Gli aumenti straordinari dei prezzi del cibo, causati anche dall’inadeguatezza dei sistemi alimentari sul contrasto alla fame (+13% da febbraio a marzo 2022 e +33% da marzo 2021 – FAO 2022b), gravano soprattutto sulle famiglie povere e possono innescare ulteriori disordini e guerre, alimentando il ciclo di fame e conflitti.

«Stiamo vivendo la terza crisi globale dei prezzi alimentari in 15 anni, e ciò dimostra che la trasformazione dei nostri sistemi alimentari, oggi, è più che mai urgente. Per porre fine alla fame e all’insicurezza alimentare in modo duraturo, il processo di trasformazione dei sistemi alimentari deve mettere al centro le comunità locali. Numerosi esempi nel mondo dimostrano che una leadership locale è capace di sollecitare adeguatamente chi deve prendere le decisioni ad assumersi la responsabilità della lotta alla fame e all’insicurezza alimentare, non solo nei contesti democraticamente più stabili, ma anche in quelli fragili» afferma Valeria Emmi, Networking and Advocacy Senior Specialist di CESVI.

«E proprio nei contesti fragili o estremamente fragili – continua Emmi –, in un’epoca di crisi crescenti e protratte, servono maggiori risorse per rispondere ai bisogni umanitari più urgenti e per rendere i nostri sistemi alimentari capaci di adattarsi e superare gli shock».

Anche la pandemia di Covid-19, insieme alla recessione economica, ha inciso sull’aumento dei prezzi nei Paesi a basso e medio reddito.
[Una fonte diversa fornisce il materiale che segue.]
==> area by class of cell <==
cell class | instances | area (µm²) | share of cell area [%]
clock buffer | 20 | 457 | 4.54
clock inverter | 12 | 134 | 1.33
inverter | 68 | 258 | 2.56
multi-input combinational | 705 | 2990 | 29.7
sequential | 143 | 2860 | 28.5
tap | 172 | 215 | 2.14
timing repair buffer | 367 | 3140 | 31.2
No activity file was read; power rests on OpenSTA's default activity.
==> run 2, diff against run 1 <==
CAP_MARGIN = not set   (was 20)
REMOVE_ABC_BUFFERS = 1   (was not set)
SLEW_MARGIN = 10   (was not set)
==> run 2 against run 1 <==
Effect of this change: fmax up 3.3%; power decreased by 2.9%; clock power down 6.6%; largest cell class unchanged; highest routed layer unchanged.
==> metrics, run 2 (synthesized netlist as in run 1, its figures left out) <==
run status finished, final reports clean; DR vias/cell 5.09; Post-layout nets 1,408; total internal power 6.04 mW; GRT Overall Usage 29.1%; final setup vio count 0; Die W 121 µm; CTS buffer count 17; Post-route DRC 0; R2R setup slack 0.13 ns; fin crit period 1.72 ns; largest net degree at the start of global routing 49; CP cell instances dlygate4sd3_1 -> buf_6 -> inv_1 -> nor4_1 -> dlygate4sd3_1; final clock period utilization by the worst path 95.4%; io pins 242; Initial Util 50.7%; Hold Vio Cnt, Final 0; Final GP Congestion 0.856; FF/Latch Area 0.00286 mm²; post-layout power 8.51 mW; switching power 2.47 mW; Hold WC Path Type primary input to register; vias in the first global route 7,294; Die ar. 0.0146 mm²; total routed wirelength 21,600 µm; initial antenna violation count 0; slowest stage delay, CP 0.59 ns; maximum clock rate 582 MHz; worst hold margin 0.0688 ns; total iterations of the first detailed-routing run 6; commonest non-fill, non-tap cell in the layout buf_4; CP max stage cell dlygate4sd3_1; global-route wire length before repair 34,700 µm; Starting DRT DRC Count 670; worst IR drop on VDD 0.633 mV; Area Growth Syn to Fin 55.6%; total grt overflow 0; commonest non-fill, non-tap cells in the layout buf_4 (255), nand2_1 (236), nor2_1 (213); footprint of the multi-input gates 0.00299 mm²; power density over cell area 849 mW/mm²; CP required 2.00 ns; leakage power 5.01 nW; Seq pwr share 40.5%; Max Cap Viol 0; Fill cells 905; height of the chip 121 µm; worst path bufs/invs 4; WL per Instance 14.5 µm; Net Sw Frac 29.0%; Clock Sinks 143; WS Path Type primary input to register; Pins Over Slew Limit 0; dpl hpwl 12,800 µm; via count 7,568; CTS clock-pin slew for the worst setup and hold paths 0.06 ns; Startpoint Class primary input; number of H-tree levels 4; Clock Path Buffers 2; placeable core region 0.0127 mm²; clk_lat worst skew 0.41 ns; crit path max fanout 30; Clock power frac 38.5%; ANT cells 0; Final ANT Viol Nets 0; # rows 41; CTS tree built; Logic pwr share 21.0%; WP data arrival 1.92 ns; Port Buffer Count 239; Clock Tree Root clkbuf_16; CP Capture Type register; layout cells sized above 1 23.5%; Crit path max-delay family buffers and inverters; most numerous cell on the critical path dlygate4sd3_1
[src/rtl/mem_pkg.sv]
// Shared types and constants for the CPU-side memory responder.
package mem_pkg;

    // Transaction sequencing states.
    typedef enum logic [1:0] {
        S_IDLE   = 2'd0,
        S_WAIT   = 2'd1,
        S_ACCESS = 2'd2,
        S_DONE   = 2'd3
    } state_e;

    // CPU mode encodings; 2'b11 is reserved and behaves like stop.
    localparam logic [1:0] CS_STOP = 2'b00;
    localparam logic [1:0] CS_LOAD = 2'b01;
    localparam logic [1:0] CS_RUN  = 2'b10;

    localparam int unsigned MAX_WAIT = 7;
    localparam int unsigned WCNT_W   = $clog2(MAX_WAIT + 1);

endpackage

[src/rtl/mem_array.sv]
// Single-write-port RAM with a registered read port; contents are never reset.
module mem_array
    import mem_pkg::*;
#(
    parameter int unsigned DEPTH  = 256,
    parameter int unsigned DATA_W = 8
) (
    input  logic                     clk,
    input  logic                     we,
    input  logic [$clog2(DEPTH)-1:0] waddr,
    input  logic [DATA_W-1:0]        wdata,
    input  logic [$clog2(DEPTH)-1:0] raddr,
    output logic [DATA_W-1:0]        rdata
);

    logic [DATA_W-1:0] mem_q [DEPTH];
    logic [DATA_W-1:0] rdata_q;

    // Write port and registered read port.
    always_ff @(posedge clk) begin
        if (we) begin
            mem_q[waddr] <= wdata;
        end
        rdata_q <= mem_q[raddr];
    end

    assign rdata = rdata_q;

endmodule

[src/rtl/mem_responder.sv]
// Memory-side responder for the CPU bus: wait states, one-cycle ready,
// out-of-range / conflict error reporting and a front-panel load port.
module mem_responder
    import mem_pkg::*;
#(
    parameter int unsigned ADDR_W = 16,
    parameter int unsigned DATA_W = 8,
    parameter int unsigned DEPTH  = 256,
    parameter int unsigned WAIT   = 1
) (
    input  logic                     clk,
    input  logic                     rst,
    input  logic [1:0]               cpustate,
    input  logic [ADDR_W-1:0]        addr,
    input  logic [DATA_W-1:0]        din,
    input  logic                     read,
    input  logic                     write,
    input  logic                     ld_we,
    input  logic [$clog2(DEPTH)-1:0] ld_addr,
    input  logic [DATA_W-1:0]        ld_data,
    output logic [DATA_W-1:0]        dout,
    output logic                     ready,
    output logic                     busy,
    output logic                     err
);

    localparam int unsigned AW = $clog2(DEPTH);
    localparam logic [WCNT_W-1:0] WAIT_INIT = (WAIT > 0) ? WCNT_W'(WAIT - 1) : '0;

    state_e              state_q, state_d;
    logic [WCNT_W-1:0]   cnt_q, cnt_d;
    logic [ADDR_W-1:0]   addr_q, addr_d;
    logic [DATA_W-1:0]   din_q, din_d;
    logic                rd_q, rd_d;
    logic                wr_q, wr_d;
    logic [DATA_W-1:0]   dout_q, dout_d;

    logic                run;
    logic                oor;
    logic                conflict;
    logic                access_ok;
    logic                cpu_we;
    logic                ld_wr;
    logic                mem_we;
    logic [AW-1:0]       waddr;
    logic [DATA_W-1:0]   wdata;
    logic [AW-1:0]       raddr;
    logic [DATA_W-1:0]   rdata;

    assign run       = (cpustate == CS_RUN);
    assign oor       = ((addr_q >> AW) != '0);
    assign conflict  = rd_q & wr_q;
    // Reset or leaving run mode during ACCESS suppresses both ready and the write.
    assign access_ok = (state_q == S_ACCESS) && run && !rst;
    assign cpu_we    = access_ok && wr_q && !rd_q && !oor;
    assign ld_wr     = (cpustate == CS_LOAD) && ld_we && !rst;
    assign mem_we    = cpu_we | ld_wr;
    assign waddr     = cpu_we ? addr_q[AW-1:0] : ld_addr;
    assign wdata     = cpu_we ? din_q : ld_data;
    // Present the live address in IDLE so read data is ready even with zero wait states.
    assign raddr     = (state_q == S_IDLE) ? addr[AW-1:0] : addr_q[AW-1:0];

    mem_array #(
        .DEPTH  (DEPTH),
        .DATA_W (DATA_W)
    ) u_mem (
        .clk   (clk),
        .we    (mem_we),
        .waddr (waddr),
        .wdata (wdata),
        .raddr (raddr),
        .rdata (rdata)
    );

    assign ready = access_ok;
    assign err   = access_ok && (oor || conflict);
    assign busy  = (state_q == S_WAIT) || (state_q == S_ACCESS);
    assign dout  = dout_d;

    // Next-state, request latching, wait counting and read-data capture.
    always_comb begin
        state_d = state_q;
        cnt_d   = cnt_q;
        addr_d  = addr_q;
        din_d   = din_q;
        rd_d    = rd_q;
        wr_d    = wr_q;
        dout_d  = dout_q;

        if (access_ok && rd_q && !wr_q) begin
            dout_d = oor ? '0 : rdata;
        end

        case (state_q)
            S_IDLE: begin
                if (run && (read || write)) begin
                    addr_d  = addr;
                    din_d   = din;
                    rd_d    = read;
                    wr_d    = write;
                    cnt_d   = WAIT_INIT;
                    state_d = (WAIT > 0) ? S_WAIT : S_ACCESS;
                end
            end
            S_WAIT: begin
                if (!run) begin
                    state_d = S_IDLE;
                end else if (cnt_q == '0) begin
                    state_d = S_ACCESS;
                end else begin
                    cnt_d = cnt_q - 1'b1;
                end
            end
            S_ACCESS: begin
                state_d = run ? S_DONE : S_IDLE;
            end
            S_DONE: begin
                if (!read && !write) begin
                    state_d = S_IDLE;
                end
            end
            default: state_d = S_IDLE;
        endcase
    end

    // State and datapath registers with synchronous reset.
    always_ff @(posedge clk) begin
        if (rst) begin
            state_q <= S_IDLE;
            cnt_q   <= '0;
            addr_q  <= '0;
            din_q   <= '0;
            rd_q    <= 1'b0;
            wr_q    <= 1'b0;
            dout_q  <= '0;
        end else begin
            state_q <= state_d;
            cnt_q   <= cnt_d;
            addr_q  <= addr_d;
            din_q   <= din_d;
            rd_q    <= rd_d;
            wr_q    <= wr_d;
            dout_q  <= dout_d;
        end
    end

endmodule

[config.mk]
export PLATFORM = sky130hd
export DESIGN_NAME = mem_responder
export DESIGN_NICKNAME = d
export VERILOG_FILES = /design/src/rtl/mem_pkg.sv /design/src/rtl/mem_array.sv /design/src/rtl/mem_responder.sv
export SDC_FILE = /design/constraint.sdc
export NUM_CORES = 2
export LEC_CHECK = 0
export ABC_AREA = 1
export CAP_MARGIN = 25
export CORE_MARGIN = 1
export CORE_UTILIZATION = 46
export CTS_BUF_LIST = sky130_fd_sc_hd__clkbuf_2
export DETAILED_ROUTE_END_ITERATION = 8
export GPL_ROUTABILITY_DRIVEN = 0
export PLACE_DENSITY = 0.73
export SYNTH_ARGS = -nofsm -noshare
export SYNTH_HDL_FRONTEND = slang
export SYNTH_SLANG_ARGS = --single-unit
[constraint.sdc]
create_clock -name clk -period 16.41 [get_ports clk]
set_clock_uncertainty 0.15 [all_clocks]
set_input_delay 3.282 -clock clk [delete_from_list [all_inputs] [get_ports clk]]
set_output_delay 3.282 -clock clk [all_outputs]
set_load 0.02 [all_outputs]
Si stima che nel 2021 le persone in povertà estrema siano state 85 milioni in più rispetto al periodo pre-pandemia, mentre in 17 Paesi a basso e medio reddito sono calate qualità e quantità del cibo a disposizione.

«Il 2021 è stato segnato da un peggioramento a livello globale di crisi sanitarie, economiche, sociali e ambientali. In questo contesto senza precedenti, CESVI è intervenuta in 22 Paesi in 4 continenti, con 113 progetti di emergenza e sviluppo per rispondere alle crisi emergenti e protratte che hanno coinvolto direttamente oltre 2,3 milioni di persone tra adulti e bambini», conclude Zavatta.